(As the article claims) even with computed goto register assignment of the most ...

pizlonator · 2024-08-19T17:09:51 1724087391

It's also fragile, in a different way, if you're threading state through tail calls.

In my experience writing computed goto interpreters, this isn't a problem unless you have more state than what can be stored in registers. But then you'd also have that same problem with tail calls.

haberman · 2024-08-19T18:19:39 1724091579

Fallback paths most definitely have more state than what can be stored in registers. Fallback paths will do things like allocate memory, initialize new objects, perform complicated fallback logic, etc. These fallback paths will inevitably spill the core interpreter state.

The goal is for fast paths to avoid spilling core interpreter state. But the compiler empirically has a difficult time doing this when the CFG is too connected. If you give the compiler an op at a time, each in its own function, it generally does much better.

pizlonator · 2024-08-19T18:30:45 1724092245

I get that and that’s also been my experience, just not for interpreters.

In interpreters, my experience is that fallback paths are well behaved if you just make them noinline and then ensure that the amount of interpreter state is small enough to fit in callee save regs.

haberman · 2024-08-19T18:48:08 1724093288

Mike Pall makes an argument that interpreters are especially susceptible to this problem, and I find it convincing, since it matches my experience: https://web.archive.org/web/20180331141631/http://article.gm...
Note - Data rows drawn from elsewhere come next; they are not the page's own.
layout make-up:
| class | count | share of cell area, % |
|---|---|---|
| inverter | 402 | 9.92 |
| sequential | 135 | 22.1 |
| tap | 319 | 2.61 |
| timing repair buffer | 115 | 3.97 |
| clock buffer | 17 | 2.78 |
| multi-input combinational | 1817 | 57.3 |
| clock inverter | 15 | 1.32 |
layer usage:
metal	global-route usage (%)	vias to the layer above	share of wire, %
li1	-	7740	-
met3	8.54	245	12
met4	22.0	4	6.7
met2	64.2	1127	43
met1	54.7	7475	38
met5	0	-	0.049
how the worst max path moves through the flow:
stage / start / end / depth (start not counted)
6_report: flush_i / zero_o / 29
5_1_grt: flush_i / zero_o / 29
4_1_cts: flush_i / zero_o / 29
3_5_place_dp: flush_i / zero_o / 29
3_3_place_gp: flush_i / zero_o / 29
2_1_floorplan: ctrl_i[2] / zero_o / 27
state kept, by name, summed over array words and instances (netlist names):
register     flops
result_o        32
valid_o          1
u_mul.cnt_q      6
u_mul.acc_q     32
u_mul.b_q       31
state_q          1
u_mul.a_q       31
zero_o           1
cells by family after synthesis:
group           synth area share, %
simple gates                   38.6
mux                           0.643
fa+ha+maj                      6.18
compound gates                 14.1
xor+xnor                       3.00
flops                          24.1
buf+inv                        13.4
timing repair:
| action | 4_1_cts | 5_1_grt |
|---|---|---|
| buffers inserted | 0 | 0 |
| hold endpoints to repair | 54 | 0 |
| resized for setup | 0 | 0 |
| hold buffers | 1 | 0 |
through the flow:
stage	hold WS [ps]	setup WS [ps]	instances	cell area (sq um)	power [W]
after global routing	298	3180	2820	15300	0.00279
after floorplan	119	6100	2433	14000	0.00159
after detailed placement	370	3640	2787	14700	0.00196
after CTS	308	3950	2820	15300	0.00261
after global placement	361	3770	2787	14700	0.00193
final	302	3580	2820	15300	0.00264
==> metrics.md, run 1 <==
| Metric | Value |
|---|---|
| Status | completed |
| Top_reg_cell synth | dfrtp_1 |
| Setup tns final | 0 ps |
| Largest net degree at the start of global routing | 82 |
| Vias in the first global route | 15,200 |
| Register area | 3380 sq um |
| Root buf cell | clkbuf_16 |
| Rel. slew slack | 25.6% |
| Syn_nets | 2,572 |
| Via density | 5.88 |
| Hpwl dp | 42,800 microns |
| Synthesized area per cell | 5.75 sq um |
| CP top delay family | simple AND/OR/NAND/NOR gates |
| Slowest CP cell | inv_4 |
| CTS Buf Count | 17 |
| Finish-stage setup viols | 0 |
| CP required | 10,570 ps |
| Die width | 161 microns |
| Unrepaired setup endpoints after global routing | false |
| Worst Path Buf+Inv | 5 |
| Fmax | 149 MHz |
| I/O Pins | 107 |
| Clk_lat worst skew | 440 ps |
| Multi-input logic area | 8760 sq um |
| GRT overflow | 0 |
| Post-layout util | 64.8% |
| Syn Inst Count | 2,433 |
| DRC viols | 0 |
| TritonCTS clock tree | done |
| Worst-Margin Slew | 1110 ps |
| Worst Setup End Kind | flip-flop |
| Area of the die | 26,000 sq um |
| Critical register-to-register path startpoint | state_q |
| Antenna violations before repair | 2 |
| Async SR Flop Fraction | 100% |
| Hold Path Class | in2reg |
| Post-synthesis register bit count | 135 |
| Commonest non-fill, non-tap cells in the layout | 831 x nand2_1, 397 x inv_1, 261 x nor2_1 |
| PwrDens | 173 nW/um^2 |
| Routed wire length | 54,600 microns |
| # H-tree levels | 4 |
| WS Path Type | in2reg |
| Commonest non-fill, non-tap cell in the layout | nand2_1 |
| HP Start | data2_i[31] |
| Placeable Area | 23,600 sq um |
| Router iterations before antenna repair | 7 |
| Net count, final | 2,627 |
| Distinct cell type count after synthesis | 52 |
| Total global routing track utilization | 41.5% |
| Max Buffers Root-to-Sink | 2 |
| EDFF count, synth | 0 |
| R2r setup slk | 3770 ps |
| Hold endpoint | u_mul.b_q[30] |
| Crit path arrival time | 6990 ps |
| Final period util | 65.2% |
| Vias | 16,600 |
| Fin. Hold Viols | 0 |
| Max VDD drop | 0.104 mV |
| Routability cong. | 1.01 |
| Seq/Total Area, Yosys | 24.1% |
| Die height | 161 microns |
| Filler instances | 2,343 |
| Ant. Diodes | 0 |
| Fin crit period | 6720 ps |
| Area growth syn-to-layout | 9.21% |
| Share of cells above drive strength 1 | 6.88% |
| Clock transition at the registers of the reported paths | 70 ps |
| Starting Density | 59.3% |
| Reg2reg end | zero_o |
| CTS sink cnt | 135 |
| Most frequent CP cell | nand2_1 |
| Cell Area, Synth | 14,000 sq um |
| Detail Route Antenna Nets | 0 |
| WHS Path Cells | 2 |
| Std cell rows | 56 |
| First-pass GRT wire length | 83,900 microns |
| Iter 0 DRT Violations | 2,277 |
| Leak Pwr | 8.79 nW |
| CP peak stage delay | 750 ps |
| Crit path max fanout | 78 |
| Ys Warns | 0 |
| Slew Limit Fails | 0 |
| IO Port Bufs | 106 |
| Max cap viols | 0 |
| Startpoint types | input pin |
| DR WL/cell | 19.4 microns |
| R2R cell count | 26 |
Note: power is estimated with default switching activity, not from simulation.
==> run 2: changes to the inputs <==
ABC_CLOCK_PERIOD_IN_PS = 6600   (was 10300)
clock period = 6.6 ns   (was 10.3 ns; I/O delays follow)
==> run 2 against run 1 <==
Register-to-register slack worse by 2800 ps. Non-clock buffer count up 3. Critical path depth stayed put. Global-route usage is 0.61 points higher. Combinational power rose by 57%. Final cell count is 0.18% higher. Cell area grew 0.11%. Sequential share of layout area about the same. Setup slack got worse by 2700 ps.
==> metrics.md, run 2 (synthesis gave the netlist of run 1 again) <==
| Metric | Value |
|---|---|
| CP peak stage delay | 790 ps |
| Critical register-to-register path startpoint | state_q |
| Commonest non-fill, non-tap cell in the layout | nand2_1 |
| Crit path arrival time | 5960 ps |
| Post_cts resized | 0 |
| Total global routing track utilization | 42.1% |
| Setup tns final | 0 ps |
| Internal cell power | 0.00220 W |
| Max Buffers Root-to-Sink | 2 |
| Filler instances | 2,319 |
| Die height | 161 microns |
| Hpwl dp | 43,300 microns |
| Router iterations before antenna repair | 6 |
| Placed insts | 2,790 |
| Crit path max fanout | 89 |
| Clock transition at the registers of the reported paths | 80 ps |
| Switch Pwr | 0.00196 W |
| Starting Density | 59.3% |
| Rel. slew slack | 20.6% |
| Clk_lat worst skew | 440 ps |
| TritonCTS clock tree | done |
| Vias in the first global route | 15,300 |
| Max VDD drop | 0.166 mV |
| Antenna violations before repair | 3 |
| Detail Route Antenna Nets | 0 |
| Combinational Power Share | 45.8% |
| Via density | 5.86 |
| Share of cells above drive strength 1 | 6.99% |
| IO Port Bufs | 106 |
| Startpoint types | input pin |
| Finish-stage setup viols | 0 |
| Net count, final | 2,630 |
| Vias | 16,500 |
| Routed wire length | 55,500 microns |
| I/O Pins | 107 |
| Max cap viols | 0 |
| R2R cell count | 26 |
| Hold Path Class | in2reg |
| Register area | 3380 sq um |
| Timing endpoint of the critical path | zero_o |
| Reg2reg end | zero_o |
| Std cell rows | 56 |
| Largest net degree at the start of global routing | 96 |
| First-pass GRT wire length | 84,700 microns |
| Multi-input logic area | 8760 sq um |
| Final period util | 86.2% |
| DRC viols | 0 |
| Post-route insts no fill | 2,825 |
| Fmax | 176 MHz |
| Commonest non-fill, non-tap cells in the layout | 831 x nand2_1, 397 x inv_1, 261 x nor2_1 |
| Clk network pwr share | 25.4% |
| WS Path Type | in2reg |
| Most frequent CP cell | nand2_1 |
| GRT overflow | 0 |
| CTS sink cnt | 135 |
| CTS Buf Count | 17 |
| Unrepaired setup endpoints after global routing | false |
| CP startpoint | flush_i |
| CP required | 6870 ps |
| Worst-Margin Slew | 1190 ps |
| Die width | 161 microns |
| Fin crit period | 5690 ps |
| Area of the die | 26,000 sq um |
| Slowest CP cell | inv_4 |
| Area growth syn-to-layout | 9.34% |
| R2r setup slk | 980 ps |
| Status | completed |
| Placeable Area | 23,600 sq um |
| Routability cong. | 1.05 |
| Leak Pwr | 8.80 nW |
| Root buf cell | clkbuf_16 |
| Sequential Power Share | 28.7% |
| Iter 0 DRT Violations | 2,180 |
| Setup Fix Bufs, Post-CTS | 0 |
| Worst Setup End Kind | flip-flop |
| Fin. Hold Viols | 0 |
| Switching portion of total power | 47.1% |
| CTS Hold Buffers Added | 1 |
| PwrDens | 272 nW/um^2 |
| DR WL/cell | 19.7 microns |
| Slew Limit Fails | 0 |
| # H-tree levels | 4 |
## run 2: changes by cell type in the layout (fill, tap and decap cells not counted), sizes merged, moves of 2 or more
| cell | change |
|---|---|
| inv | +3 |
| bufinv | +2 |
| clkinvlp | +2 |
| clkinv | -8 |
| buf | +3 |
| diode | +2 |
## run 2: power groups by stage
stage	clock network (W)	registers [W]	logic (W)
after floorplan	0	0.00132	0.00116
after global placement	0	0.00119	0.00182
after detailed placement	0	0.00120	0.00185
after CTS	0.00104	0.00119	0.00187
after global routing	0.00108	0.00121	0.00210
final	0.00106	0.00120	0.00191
pizlonator · 2024-08-19T18:58:56 1724093936

There are a bunch of arguments in there that don't match my experience, which includes the JSC interpreter. JSC had an interpreter written in C++ and one written in assembly, and the main reason for using the assembly one was not raw perf - it was so the interpreter knows the JIT's ABI for fast JIT<->interpreter calls.

Mike's argument about control flow diamonds being bad for optimization is especially questionable. It's only bad if one branch of the diamond uses a lot more registers than the other, which as I said, can be fixed by using noinline.
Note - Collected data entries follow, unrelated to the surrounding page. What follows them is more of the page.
File: src/rtl/bme280_sample_scheduler.sv
`default_nettype none
// =====================================================================================
// bme280_sample_scheduler: single-shot BME280 sequencer with timeout/retry supervision
// and a one-deep valid/ready sample buffer.                                   Rev 1.0
// =====================================================================================
module bme280_sample_scheduler #(
   parameter int DATA_W       = 96,
   parameter int INTERVAL_CYC = 1000000,
   parameter int TIMEOUT_CYC  = 500000,
   parameter int BACKOFF_CYC  = 1000,
   parameter int MAX_RETRY    = 3
) (
   input  logic              clk,
   input  logic              reset_n,
   input  logic              run,
   input  logic              trigger,
   input  logic              clear_fault,
   output logic              bme_enable,
   output logic              bme_continuous,
   input  logic              bme_busy,
   input  logic              bme_valid,
   input  logic [1:0]        bme_error,
   input  logic [DATA_W-1:0] bme_data,
   output logic [DATA_W-1:0] out_data,
   output logic              out_valid,
   input  logic              out_ready,
   output logic              overrun,
   output logic              fault,
   output logic [2:0]        last_err,
   output logic [15:0]       sample_count
);

   localparam int IW = (INTERVAL_CYC > 1) ? $clog2(INTERVAL_CYC) : 1;
   localparam int TW = (TIMEOUT_CYC > 1) ? $clog2(TIMEOUT_CYC) : 1;
   localparam int BW = (BACKOFF_CYC > 1) ? $clog2(BACKOFF_CYC) : 1;

   localparam logic [IW-1:0] INTERVAL_LAST = IW'(INTERVAL_CYC - 1);
   localparam logic [TW-1:0] TIMER_LAST    = TW'(TIMEOUT_CYC - 1);
   localparam logic [BW-1:0] BACKOFF_LAST  = BW'(BACKOFF_CYC - 1);
   localparam logic [3:0]    RETRY_LIMIT   = 4'(MAX_RETRY);

   typedef enum logic [2:0] {
      S_IDLE      = 3'd0,
      S_START     = 3'd1,
      S_WAIT_BUSY = 3'd2,
      S_WAIT_DONE = 3'd3,
      S_BACKOFF   = 3'd4,
      S_FAULT     = 3'd5
   } state_t;

   state_t          state;
   state_t          next_state;

   logic [IW-1:0]   interval_cnt;
   logic [TW-1:0]   timer;
   logic [BW-1:0]   backoff_cnt;
   logic [3:0]      retry_cnt;
   logic            pending;

   logic            interval_hit;
   logic            request;
   logic            capture;
   logic            fail;
   logic [2:0]      fail_code;

   assign interval_hit = run && (interval_cnt == '0);
   assign request      = trigger || interval_hit;

   assign bme_enable     = (state == S_START);
   assign bme_continuous = 1'b0;
   assign fault          = (state == S_FAULT);

   // ---------------------------------------------------------------------------------
   // State register
   // ---------------------------------------------------------------------------------
   always_ff @(posedge clk or negedge reset_n) begin
      if (!reset_n) begin
         state <= S_IDLE;
      end else begin
         state <= next_state;
      end
   end

   // Failure is resolved in the cycle it is detected; there is no separate FAIL cycle.
   always_comb begin
      next_state = state;
      capture    = 1'b0;
      fail       = 1'b0;
      fail_code  = 3'b000;
      case (state)
         S_IDLE: begin
            if (request || pending) begin
               next_state = S_START;
            end
         end
         S_START: begin
            next_state = S_WAIT_BUSY;
         end
         S_WAIT_BUSY, S_WAIT_DONE: begin
            if (bme_valid) begin
               if (bme_error == 2'b00) begin
                  capture    = 1'b1;
                  next_state = S_IDLE;
               end else begin
                  fail      = 1'b1;
                  fail_code = {1'b0, bme_error};
               end
            end else if (timer == TIMER_LAST) begin
               fail      = 1'b1;
               fail_code = 3'b100;
            end else if ((state == S_WAIT_BUSY) && bme_busy) begin
               next_state = S_WAIT_DONE;
            end
            if (fail) begin
               next_state = (retry_cnt < RETRY_LIMIT) ? S_BACKOFF : S_FAULT;
            end
         end
         S_BACKOFF: begin
            if (backoff_cnt == '0) begin
               next_state = S_START;
            end
         end
         S_FAULT: begin
            if (clear_fault) begin
               next_state = S_IDLE;
            end
         end
         default: begin
            next_state = S_IDLE;
         end
      endcase
   end

   // ---------------------------------------------------------------------------------
   // Request sources and transaction supervision
   // ---------------------------------------------------------------------------------
   always_ff @(posedge clk or negedge reset_n) begin
      if (!reset_n) begin
         interval_cnt <= INTERVAL_LAST;
         pending      <= 1'b0;
         timer        <= '0;
         backoff_cnt  <= '0;
         retry_cnt    <= 4'd0;
         last_err     <= 3'b000;
      end else begin
         if (!run || (interval_cnt == '0)) begin
            interval_cnt <= INTERVAL_LAST;
         end else begin
            interval_cnt <= interval_cnt - IW'(1);
         end

         // IDLE consumes a request directly, so pending only accumulates elsewhere.
         if ((state == S_IDLE) || (state == S_FAULT)) begin
            pending <= 1'b0;
         end else if (request) begin
            pending <= 1'b1;
         end

         if (state == S_START) begin
            timer <= '0;
         end else if ((state == S_WAIT_BUSY) || (state == S_WAIT_DONE)) begin
            timer <= timer + TW'(1);
         end

         if (fail) begin
            backoff_cnt <= BACKOFF_LAST;
         end else if ((state == S_BACKOFF) && (backoff_cnt != '0)) begin
            backoff_cnt <= backoff_cnt - BW'(1);
         end

         if (capture) begin
            retry_cnt <= 4'd0;
         end else if (fail && (retry_cnt < RETRY_LIMIT)) begin
            retry_cnt <= retry_cnt + 4'd1;
         end else if ((state == S_FAULT) && clear_fault) begin
            retry_cnt <= 4'd0;
         end

         if (fail) begin
            last_err <= fail_code;
         end
      end
   end

   // ---------------------------------------------------------------------------------
   // One-deep output buffer
   // ---------------------------------------------------------------------------------
   always_ff @(posedge clk or negedge reset_n) begin
      if (!reset_n) begin
         out_data     <= '0;
         out_valid    <= 1'b0;
         overrun      <= 1'b0;
         sample_count <= 16'd0;
      end else begin
         if (capture) begin
            out_data     <= bme_data;
            out_valid    <= 1'b1;
            sample_count <= sample_count + 16'd1;
         end else if (out_valid && out_ready) begin
            out_valid <= 1'b0;
         end

         // A fresh overwrite outranks a coincident clear so no lost sample goes unflagged.
         if (capture && out_valid && !out_ready) begin
            overrun <= 1'b1;
         end else if (clear_fault) begin
            overrun <= 1'b0;
         end
      end
   end

endmodule
`default_nettype wire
ufo · 2024-08-19T19:19:08 1724095148

Exactly. Computed goto helps with branch prediction, but does not help w.r.t register allocation & other compiler optimizations.

pizlonator · 2024-08-19T21:14:17 1724102057

As I mentioned in another part of the thread - the way you get that under control in a computed goto interpreter (or a switch loop interpreter) is careful use of noinline.

Also, it probably depends a lot on what you’re interpreting. I’ve written, and been tasked with maintaining, computed goto interpreters for quite a few systems and the top problem was always the branches and never the register pressure. My guess is it’s because all of those systems had good noinline discipline, but it could also just be how things fell out for other reasons.